§ **WHAT THE TASK ASKS**:
With the line that contains "26-bit one-hot mux" as the final line, return every line from the start of the data below exactly.

*** DATASET ENTRIES ***

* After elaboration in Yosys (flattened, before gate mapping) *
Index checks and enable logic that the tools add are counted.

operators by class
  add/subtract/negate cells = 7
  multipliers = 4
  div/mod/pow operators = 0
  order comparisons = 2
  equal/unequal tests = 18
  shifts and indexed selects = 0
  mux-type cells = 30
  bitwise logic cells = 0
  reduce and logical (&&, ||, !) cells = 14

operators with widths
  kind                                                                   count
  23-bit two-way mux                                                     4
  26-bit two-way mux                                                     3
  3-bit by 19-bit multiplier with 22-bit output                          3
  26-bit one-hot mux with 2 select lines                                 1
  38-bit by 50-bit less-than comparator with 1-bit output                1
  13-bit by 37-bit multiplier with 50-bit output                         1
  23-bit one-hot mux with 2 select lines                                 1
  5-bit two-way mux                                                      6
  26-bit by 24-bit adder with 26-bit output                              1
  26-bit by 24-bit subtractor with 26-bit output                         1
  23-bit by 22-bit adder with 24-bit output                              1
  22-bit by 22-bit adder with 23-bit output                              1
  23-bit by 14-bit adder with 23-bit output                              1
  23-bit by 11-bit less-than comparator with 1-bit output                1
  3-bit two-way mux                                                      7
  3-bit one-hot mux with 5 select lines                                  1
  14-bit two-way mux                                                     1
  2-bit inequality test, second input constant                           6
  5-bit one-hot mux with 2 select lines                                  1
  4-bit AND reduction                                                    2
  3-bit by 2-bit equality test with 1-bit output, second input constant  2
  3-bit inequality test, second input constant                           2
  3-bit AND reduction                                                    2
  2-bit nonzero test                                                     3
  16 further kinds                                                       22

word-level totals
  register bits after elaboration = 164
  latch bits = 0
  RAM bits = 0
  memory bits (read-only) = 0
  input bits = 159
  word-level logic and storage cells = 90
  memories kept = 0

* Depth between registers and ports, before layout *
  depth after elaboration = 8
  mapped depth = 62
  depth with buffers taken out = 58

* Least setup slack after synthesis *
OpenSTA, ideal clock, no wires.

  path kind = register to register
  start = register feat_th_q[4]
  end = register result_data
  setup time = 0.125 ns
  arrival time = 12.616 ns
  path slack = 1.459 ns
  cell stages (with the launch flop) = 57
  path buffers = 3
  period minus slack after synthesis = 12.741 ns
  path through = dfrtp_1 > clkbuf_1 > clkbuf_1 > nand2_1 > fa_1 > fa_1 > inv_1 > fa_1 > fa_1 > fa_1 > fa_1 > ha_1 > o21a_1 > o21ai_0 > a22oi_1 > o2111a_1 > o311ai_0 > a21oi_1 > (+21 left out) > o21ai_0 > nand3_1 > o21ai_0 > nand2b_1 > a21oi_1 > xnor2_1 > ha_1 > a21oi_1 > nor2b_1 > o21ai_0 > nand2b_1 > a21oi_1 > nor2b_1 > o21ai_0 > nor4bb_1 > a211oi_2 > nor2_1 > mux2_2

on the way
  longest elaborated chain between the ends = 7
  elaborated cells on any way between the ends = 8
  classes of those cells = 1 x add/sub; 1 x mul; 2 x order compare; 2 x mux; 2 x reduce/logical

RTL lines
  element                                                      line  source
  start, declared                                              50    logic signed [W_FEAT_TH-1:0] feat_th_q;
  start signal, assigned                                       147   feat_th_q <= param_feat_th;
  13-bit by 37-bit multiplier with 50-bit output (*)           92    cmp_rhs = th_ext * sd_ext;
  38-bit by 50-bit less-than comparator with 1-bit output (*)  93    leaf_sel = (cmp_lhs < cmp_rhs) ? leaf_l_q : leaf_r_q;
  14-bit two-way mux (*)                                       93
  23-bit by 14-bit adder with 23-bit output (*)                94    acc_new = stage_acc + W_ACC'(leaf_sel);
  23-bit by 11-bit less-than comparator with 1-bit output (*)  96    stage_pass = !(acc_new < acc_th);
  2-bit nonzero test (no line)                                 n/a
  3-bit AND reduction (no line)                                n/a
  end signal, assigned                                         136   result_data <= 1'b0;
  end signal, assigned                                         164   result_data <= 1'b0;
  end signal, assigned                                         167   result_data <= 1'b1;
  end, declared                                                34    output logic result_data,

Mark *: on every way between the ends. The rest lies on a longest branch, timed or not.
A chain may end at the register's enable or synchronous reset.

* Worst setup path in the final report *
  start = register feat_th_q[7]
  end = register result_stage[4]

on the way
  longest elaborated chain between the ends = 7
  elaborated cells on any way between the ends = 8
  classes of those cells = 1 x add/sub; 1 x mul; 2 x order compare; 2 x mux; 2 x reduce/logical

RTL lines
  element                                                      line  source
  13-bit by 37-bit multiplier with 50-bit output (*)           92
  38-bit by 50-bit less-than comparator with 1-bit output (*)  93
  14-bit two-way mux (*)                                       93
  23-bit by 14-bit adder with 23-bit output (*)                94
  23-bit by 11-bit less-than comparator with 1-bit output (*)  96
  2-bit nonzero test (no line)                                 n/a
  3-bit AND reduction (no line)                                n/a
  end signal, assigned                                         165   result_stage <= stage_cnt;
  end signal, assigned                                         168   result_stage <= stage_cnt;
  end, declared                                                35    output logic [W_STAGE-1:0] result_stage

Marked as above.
===== config.mk =====
export PLATFORM = sky130hd
export DESIGN_NAME = digit_entry_ctrl
export DESIGN_NICKNAME = d
export VERILOG_FILES = /design/src/rtl/digit_entry_pkg.sv /design/src/rtl/button_conditioner.sv /design/src/rtl/digit_entry_ctrl.sv
export SDC_FILE = /design/constraint.sdc
export NUM_CORES = 1
export LEC_CHECK = 0
export BUFFER_PORTS_ARGS = -buffer_cell sky130_fd_sc_hd__buf_2
export CAP_MARGIN = 10
export CORE_ASPECT_RATIO = 2
export CORE_MARGIN = 3
export CORE_UTILIZATION = 31
export CTS_BUF_LIST = sky130_fd_sc_hd__clkbuf_16
export CTS_CLUSTER_DIAMETER = 60
export DETAILED_ROUTE_END_ITERATION = 6
export GPL_TIMING_DRIVEN = 0
export PLACE_DENSITY = 0.46
export SYNTH_ARGS = -nofsm -noshare
export SYNTH_HDL_FRONTEND = slang
export SYNTH_SLANG_ARGS = --single-unit

===== constraint.sdc =====
create_clock -name clk -period 4.2 [get_ports clk]
set_clock_uncertainty 0.1 [all_clocks]
set_input_delay 1.05 -clock clk [delete_from_list [all_inputs] [get_ports clk]]
set_output_delay 1.05 -clock clk [all_outputs]
set_load 0.05 [all_outputs]
===== src/rtl/router_pkg.sv =====
// Shared definitions for the router arbiter/distributor pair: header layout, destination type, FSM states.
package router_pkg;

    localparam int NUM_DEF     = 4;
    localparam int PCKG_SZ_DEF = 40;
    localparam int ID_W_DEF    = $clog2(NUM_DEF);

    typedef logic [ID_W_DEF-1:0] dest_t;

    typedef enum logic {IDLE, SEND} state_t;

    // The destination field occupies the top ID_W bits of the packet.
    function automatic int dest_msb(input int pckg_sz);
        return pckg_sz - 1;
    endfunction

    // The broadcast flag sits directly below the destination field.
    function automatic int bcast_bit(input int pckg_sz, input int id_w);
        return pckg_sz - id_w - 1;
    endfunction

endpackage


===== src/rtl/router_distributor_sva.sv =====
// Protocol checker for router_distributor: back-pressure, pop legality, hold stability, push uniqueness.
module router_distributor_sva
    import router_pkg::*;
#(
    parameter int NUM     = 4,
    parameter int PCKG_SZ = 40
) (
    input logic               clk,
    input logic               reset,
    input logic               pndng,
    input logic               pop,
    input logic [NUM-1:0]     full,
    input logic [NUM-1:0]     push,
    input logic [PCKG_SZ-1:0] data_in,
    input logic               busy,
    input logic               done
);
    localparam int ID_W = $clog2(NUM);
    localparam int BB   = bcast_bit(PCKG_SZ, ID_W);

    // Ports already served for the packet currently held.
    logic [NUM-1:0] pushed_q;

    always_ff @(posedge clk) begin
        if (!reset) begin
            pushed_q <= '0;
        end else if (pop) begin
            pushed_q <= '0;
        end else begin
            pushed_q <= pushed_q | push;
        end
    end

    a_no_push_full: assert property (@(posedge clk) disable iff (!reset)
        (push & full) == '0);

    a_pop_pndng: assert property (@(posedge clk) disable iff (!reset)
        pop |-> pndng);

    a_hold_stable: assert property (@(posedge clk) disable iff (!reset)
        (busy && !done) |=> $stable(data_in));

    a_push_once: assert property (@(posedge clk) disable iff (!reset)
        (push & pushed_q) == '0);

    a_unicast_onehot0: assert property (@(posedge clk) disable iff (!reset)
        (busy && !data_in[BB]) |-> $onehot0(push));

endmodule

*** End of DATASET ENTRIES ***

§ **SOLUTION TO THIS TASK**:
* After elaboration in Yosys (flattened, before gate mapping) *
Index checks and enable logic that the tools add are counted.

operators by class
  add/subtract/negate cells = 7
  multipliers = 4
  div/mod/pow operators = 0
  order comparisons = 2
  equal/unequal tests = 18
  shifts and indexed selects = 0
  mux-type cells = 30
  bitwise logic cells = 0
  reduce and logical (&&, ||, !) cells = 14

operators with widths
  kind                                                                   count
  23-bit two-way mux                                                     4
  26-bit two-way mux                                                     3
  3-bit by 19-bit multiplier with 22-bit output                          3
  26-bit one-hot mux with 2 select lines                                 1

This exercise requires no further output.